Why on earth would you use Kubernetes for a personal project?
The first thing that anyone who has ever used Kubernetes before will say is "Why would you ever want to use this for a personal project?" Kubernetes is notorious for it's finicky deployments, impossible configuration files, dense documentation, steep learning curve, and complicated infrastructure.

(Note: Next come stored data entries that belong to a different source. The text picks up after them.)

==> /design/flow/run.sh <==
#!/bin/bash
# OpenROAD 26Q1-2900-gdf79404cd8, Yosys 0.63+post, stock flow scripts
make -C /OpenROAD-flow-scripts/flow DESIGN_CONFIG=/design/flow/config.mk WORK_HOME=/design/flow/orfs finish
==> /design/flow/config.mk <==
export PLATFORM = sky130hd
export DESIGN_NAME = get_abs_pos_state_machine
export DESIGN_NICKNAME = get_abs_pos_state_machine
export VERILOG_FILES = /design/flow/design.v
export SDC_FILE = /design/flow/constraint.sdc
export NUM_CORES = 4
export LEC_CHECK = 1
export CORE_AREA = 10 10 281 281
export DIE_AREA = 0 0 291 291
==> /design/flow/constraint.sdc <==
current_design get_abs_pos_state_machine

set clk_period 25.7
set clk_io_pct 0.2

create_clock -name clk0 -period $clk_period [get_ports {clk}]

set non_clock_inputs [all_inputs -no_clocks]
set_input_delay [expr $clk_period * $clk_io_pct] -clock clk0 $non_clock_inputs
set_output_delay [expr $clk_period * $clk_io_pct] -clock clk0 [all_outputs]
==> flow/config.mk <==
export PLATFORM = sky130hd
export DESIGN_NAME = TOP_VIEW
export DESIGN_NICKNAME = TOP_VIEW
export VERILOG_FILES = /design/flow/design.v
export SDC_FILE = /design/flow/constraint.sdc
export NUM_CORES = 4
export LEC_CHECK = 1
export CORE_UTILIZATION = 30
==> flow/run.sh <==
#!/bin/bash
# OpenROAD 26Q1-2900-gdf79404cd8, Yosys 0.63+post, stock flow scripts
make -C /OpenROAD-flow-scripts/flow DESIGN_CONFIG=/design/flow/config.mk WORK_HOME=/design/flow/orfs finish
==> flow/design.v <==
module ARITHMATIC_UNIT#(parameter alu_width =16)
(
  input wire [alu_width-1:0]  A,B,
  input wire                  clk,rst,
  input wire arith_enable,
  input wire [1:0]            alu_fun,
  output reg                  arith_carry,
  output reg                  arith_flag,carry_out,
  output reg [alu_width-1:0]  arith_out);
reg [alu_width-1:0] arith_out_reg;
wire carry_out_reg;
reg arith_flag_reg;  
always@(posedge clk or negedge rst)
begin
  if(!rst)
    begin
    arith_out <= 16'b0;
    carry_out <= 16'b0;
    arith_flag <= 16'b0;
    end
  else
   begin
    arith_out <= arith_out_reg;
    carry_out <= carry_out_reg;
    arith_flag <= arith_flag_reg;
   end 
end
always@(*)
  begin
    arith_out_reg   = 1'b0  ;
    arith_flag_reg  = 1'b0 ;
      if(arith_enable)
        begin
    case(alu_fun)  
    4'b00:begin
    arith_out_reg   = A+B  ;
    arith_flag_reg  = 1'b1 ;
            end
    4'b01:begin
    arith_out_reg   = A-B  ;
    arith_flag_reg  = 1'b1 ;
           end
    4'b10:begin
    arith_out_reg   = A*B  ;
    arith_flag_reg  = 1'b1 ;
            end
    4'b11:begin
    arith_out_reg   = A/B  ;
    arith_flag_reg  = 1'b1 ;
           end
          endcase
          end    
end
assign carry_out_reg = arith_out_reg[alu_width] ;
endmodule
module LOGIC_UNIT#(parameter alu_width =16)
(
  input wire [alu_width-1:0]  A,B,
  input wire                  clk,rst,
  input wire logic_enable,
  input wire [1:0]            alu_fun,
  output reg                  logic_flag,
  output reg [alu_width-1:0]  logic_out);
reg logic_out_reg;
reg logic_flag_reg;
always @ (posedge clk or negedge rst)
 begin 
   if (!rst)
     begin
      logic_out  <= 'b0 ;
      logic_flag <= 'b0 ;	
	 end
   else
     begin   
      logic_out  <= logic_out_reg ;
      logic_flag <= logic_flag_reg ;
	 end
 end	
always@(*)
begin
    logic_out_reg  = 1'b0  ;
    logic_flag_reg = 1'b0 ;
    if(logic_enable)
        begin
    case(alu_fun)  
    4'b00:begin
    logic_out_reg   = A&&B  ;
    logic_flag_reg  = 1'b1 ;
            end
    4'b01:begin
    logic_out_reg   = A||B  ;
    logic_flag_reg  = 1'b1 ;
           end
    4'b10:begin
    logic_out_reg   = !(A&&B) ;
    logic_flag_reg  = 1'b1 ;
            end
    4'b11:begin
    logic_out_reg   = !(A||B) ;
    logic_flag_reg  = 1'b1 ;
           end
          endcase
          end            
end 
endmodule
module shift_unit#(parameter alu_width =16)
(
  input wire [alu_width-1:0]  A,B,
  input wire                  clk,rst,
  input wire                shift_enable,
  input wire [1:0]            alu_fun,
  output reg                  shift_flag,
  output reg [alu_width-1:0]  shift_out);
reg [alu_width-1:0]  shift_out_reg ;
reg shift_flag_reg ;
always @ (posedge clk or negedge rst)
 begin 
   if (!rst)
     begin
      shift_out  <= 'b0 ;
      shift_flag <= 'b0 ;	
	 end
   else
     begin   
      shift_out  <= shift_out_reg ;
      shift_flag <= shift_flag_reg ;
	 end
 end
   always@(*)
begin
        shift_out_reg = 1'b0;
        shift_flag_reg = 1'b0;
      if(shift_enable)
        begin
      case(alu_fun)  
        4'b00:begin
        shift_flag_reg = 1'b1;
        shift_out_reg = A >> 1;
        end
        4'b01:begin
        shift_out_reg = A << 1;
        shift_flag_reg = 1'b1;
        end
        4'b10:begin
        shift_flag_reg = 1'b1;
        shift_out_reg = B >> 1;
         end
        4'b11:begin
        shift_flag_reg = 1'b1;
        shift_out_reg = B << 1;
        end
      endcase
end
end 
endmodule
module TOP_VIEW#(parameter alu_width =16)
(
  input wire [alu_width-1:0]    A,B,
  input wire                    clk,rst,
  input wire [3:0]              alu_fun,
  output wire                   arith_flag,carry_out,logic_flag,comp_flag,shift_flag,
  output wire [alu_width-1:0]   arith_out,logic_out,comp_out,shift_out
  );
wire                  comp_enable ;
wire                  shift_enable ;
wire                  logic_enable ;
wire                  arith_enable ;
  DECODER_UNIT U_decoder(
  .alu_fun(alu_fun[3:2]),
  .arith_enable(arith_enable),
  .logic_enable(logic_enable),
  .shift_enable(shift_enable),
  .comp_enable(comp_enable)
  );
  ARITHMATIC_UNIT U_arithmatic(
  .A(A),
  .arith_enable(arith_enable),
  .B(B),
  .clk(clk),
  .rst(rst),
  .alu_fun(alu_fun[1:0]),
  .arith_out(arith_out),
  .arith_flag(arith_flag),
  .carry_out(carry_out),
  .arith_carry(arith_carry)
  );
   LOGIC_UNIT U_logic(
  .A(A),
  .logic_enable(logic_enable),
  .B(B),
  .clk(clk),
  .rst(rst),
  .alu_fun(alu_fun[1:0]),
  .logic_out(logic_out),
  .logic_flag(logic_flag)
   );
   comparsion_unit U_comp (
  .A(A),
  .comp_enable(comp_enable),
  .B(B),
  .clk(clk),
  .rst(rst),
  .alu_fun(alu_fun[1:0]),
  .comp_out(comp_out),
  .comp_flag(comp_flag)
  );
  shift_unit U_shift(
  .A(A),
  .shift_enable(shift_enable),
  .B(B),
  .clk(clk),
  .rst(rst),
  .alu_fun(alu_fun[1:0]),
  .shift_out(shift_out),
  .shift_flag(shift_flag)
  );
endmodule
module comparsion_unit#(parameter alu_width =16)
(
  input wire [alu_width-1:0]  A,B,
  input wire                  clk,rst,
  input wire comp_enable,
  input wire [1:0]            alu_fun,
  output reg                  comp_flag,
  output reg [alu_width-1:0]  comp_out);
reg comp_out_reg ;
reg  comp_flag_reg ;
always @ (posedge clk or negedge rst)
 begin 
   if (!rst)
     begin
      comp_out  <= 'b0 ;
      comp_flag <= 'b0 ;	
	 end
   else
     begin   
      comp_out  <= comp_out_reg ;
      comp_flag <= comp_flag_reg ;
	 end
 end
always@(*)
    begin
      comp_out_reg = 1'b0;
      comp_flag_reg = 1'b0;
      if(comp_enable)
        begin
  case(alu_fun)
      4'b00:begin
      comp_out_reg = 1'b0;
      comp_flag_reg = 1'b1;
      end 
      4'b01:begin
        comp_flag_reg  = 1'b1;
        if(A==B)
           begin
    comp_out_reg = 1'b1;
          end
       else
          begin
    comp_out_reg   = 1'b0;
          end
        end
    4'b10:begin
      comp_flag_reg  = 1'b1 ;
      if(A > B)
        begin
    comp_out_reg   = 1'b1;
        end
    else
        begin
    comp_out_reg   = 1'b0;
        end
        end
    4'b11:begin
      comp_flag_reg  = 1'b1;
      if(A < B)
          begin
    comp_out_reg   = 16'b1;
          end
    else
          begin
    comp_out_reg   = 1'b0;
          end
      end
   endcase
          end
   end
  endmodule
module DECODER_UNIT
(input wire [1:0]            alu_fun,
output reg arith_enable,logic_enable,comp_enable,shift_enable);
  always@(*)
  begin
    arith_enable = 1'b0;
    logic_enable = 1'b0;
    comp_enable = 1'b0;
    shift_enable = 1'b0;
    case(alu_fun)
      4'b00:arith_enable = 1'b1;
      4'b01:logic_enable = 1'b1;
      4'b10:comp_enable = 1'b1;
      4'b11:shift_enable = 1'b1;
      default: begin
            arith_enable = 1'b0;
            logic_enable = 1'b0;
            comp_enable =1'b 0;
            shift_enable = 1'b0;
        end
      endcase
  end
endmodule
==> flow/constraint.sdc <==
current_design TOP_VIEW

set clk_period 1.0
set clk_io_pct 0.2

create_clock -name clk0 -period $clk_period [get_ports {clk}]

set non_clock_inputs [all_inputs -no_clocks]
set_input_delay [expr $clk_period * $clk_io_pct] -clock clk0 $non_clock_inputs
set_output_delay [expr $clk_period * $clk_io_pct] -clock clk0 [all_outputs]
==> impl_metrics.csv <==
group,metric,value,unit
pwr,ir_drop,0.00253,V
critical_path,cp_top_family,"AND-OR/OR-AND gates",
grt,antenna_found_initial,1,
timing,relSlewSlack,0.651,
final_layout,final_area,24300,µm²
logic_synthesis,ys_top_logic_family,"adder cells",
detailed_routing,avgViaCountPerCell,5.15,
timing,fin_tns_setup,-180.17,ns
outcome,status,"finished with violations",
final_layout,area_delta_synth_final,69.1,%
timing,finalSetupViolCount,31,
grt,met1_usage,0.334,
die,core,47000,µm²
logic_synthesis,mux_share,0.0486,
final_layout,drive_gt1_frac,0.465,
detailed_routing,ant_nets,0,
grt,gr-total-overflow,0,
die,die_area,48800,µm²
logic_synthesis,synth-main-ff-cell,"dfrtp_1",
detailed_routing,firstDrtPassIters,5,
logic_synthesis,netlist_instances,1878,
critical_path,critical_path_arrival,23.01,ns
grt,gr-usage-met2,0.396,
pwr,p_leak,11.8,nW
logic_synthesis,yosys_cells,1878,
die,die_h,221,µm
detailed_routing,drcViolationCount,0,
placed_design,dp_hpwl,45900,µm
clock_network,cts_sinks,38,
critical_path,startpoint,"B[15]",
timing,final_hold_viol_count,38,
detailed_routing,drt_iter0_drc,925,
logic_synthesis,ys_seq_frac,0.0661,
timing,hold_slack,-0.122,ns
logic_synthesis,yosys_warnings,7,
logic_synthesis,synth.distinct_cells,96,
logic_synthesis,synth_chip_area,14400,µm²
grt,grt_use_met3,0.0597,
timing,worst_slack,-21.86,ns
logic_synthesis,simple_gate_area_frac,0.207,
clock_network,cts_tree,"done",
grt,grt_pass1_wl,92700,µm
clock_network,clk_pin_slew,0.06,ns
logic_synthesis,ys_ff,38,
detailed_routing,dr_total_vias,16900,
timing,timing.fmax,43.8,MHz
logic_synthesis,async_flop_share,1.00,
worst_hold_path,hp-class,"in -> async",
logic_synthesis,synth-edff-count,0,
detailed_routing,avgRoutedWirePerCell,18.2,µm
critical_path,cpPeakStageDelay,0.53,ns
final_layout,fin_util,0.518,
placed_design,dpl_worst_slack,-22.89,ns
job,max_cap_violations,0,
timing,period_needed,22.86,ns
die,fp_util,0.306,
timing,fin_crit_sh,22.9,
critical_path,cp_common_cell,"ha_4",
outcome,violations,"negative hold slack, negative setup slack",
critical_path,crit_slowest_cell,"or4_4",
logic_synthesis,synth_area,14400,µm²
die,die_w,221,µm
detailed_routing,routed_wl,59800,µm
timing,rsz0062_at_grt,"yes",
critical_path,crit_path_max_fanout,12,
placed_design,gp_congestion,1.02,
timing,slew_violations,0,
logic_synthesis,compound_area_frac,0.213,
logic_synthesis,xor_share,0.0722,
grt,grt_max_degree,39,
clock_network,htree_levels,2,
grt,grt_busiest_layer,"met2",
clock_network,root_buffer,"clkbuf_16",
grt,grt_use_total,0.245,
pwr,pwr_density_cell,1340,nW/µm²
timing,tightestPinTransition,0.511,ns
placed_design,io_buffers,75,
die,pin_count,107,
critical_path,endpoint_kind,"flop",
logic_synthesis,synth.avg_cell_area,7.66,µm²
placed_design,postPlaceCellArea,21000,µm²
critical_path,critPathLaunchType,"primary input",
grt,grt_pass1_vias,16800,
clock_network,cts_buffer_depth,2,
die,std_cell_rows,79,
logic_synthesis,ys_sh_adder,0.305,
job,warnings,49,
clock_network,numCtsBuffers,5,
critical_path,path_class,"in -> reg",
critical_path,critPathBufInv,18,
critical_path,required,1.16,ns
final_layout,fillCellCount,3950,
==> flow/run.sh <==
#!/bin/bash
# OpenROAD 26Q1-2900-gdf79404cd8, Yosys 0.63+post, stock flow scripts
make -C /OpenROAD-flow-scripts/flow DESIGN_CONFIG=/design/flow/config.mk WORK_HOME=/design/flow/orfs finish
==> flow/config.mk <==
export PLATFORM = sky130hd
export DESIGN_NAME = abqm
export DESIGN_NICKNAME = abqm
export VERILOG_FILES = /design/flow/design.v
export SDC_FILE = /design/flow/constraint.sdc
export NUM_CORES = 4
export LEC_CHECK = 1
export CORE_UTILIZATION = 50
==> flow/constraint.sdc <==
current_design abqm

set clk_period 2.3
set clk_io_pct 0.2

create_clock -name clk0 -period $clk_period [get_ports {clk}]

set non_clock_inputs [all_inputs -no_clocks]
set_input_delay [expr $clk_period * $clk_io_pct] -clock clk0 $non_clock_inputs
set_output_delay [expr $clk_period * $clk_io_pct] -clock clk0 [all_outputs]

Well, you see, I have a lot of personal projects. Currently, I manage over 20 different applications which are exposed to the web. One of these is this blog that you're reading right now. Another one is the sister project to this blog, til.dchan.cc which is a collection of much shorter "Today I learned" style posts. I run several services which backend data collection for my PhD. I run a system which automates checking each of the 15 servers that I manage for the lab at UC Berkeley for SSH accessibility (and makes that available in real-time on statuspage.io). I run DDNS servers with healthchecks.io (That's a whole different blog post). I run a web service that updates me every day with the latest papers published in my field. And so so so many more things. At a certain point, running each of these apps in a loose collection of VPS instances from sketchy VPS providers became dangerous, expensive, and it became super easy to forget that something was running (or where something was running), or even perhaps how much something was costing me to run. So I decided to move from this loose collection to a tight ship of dockerized containers.
Towards Kubernetes Everywhere
So, now that I've made this decision, what exactly did it take? What exactly was the price I paid...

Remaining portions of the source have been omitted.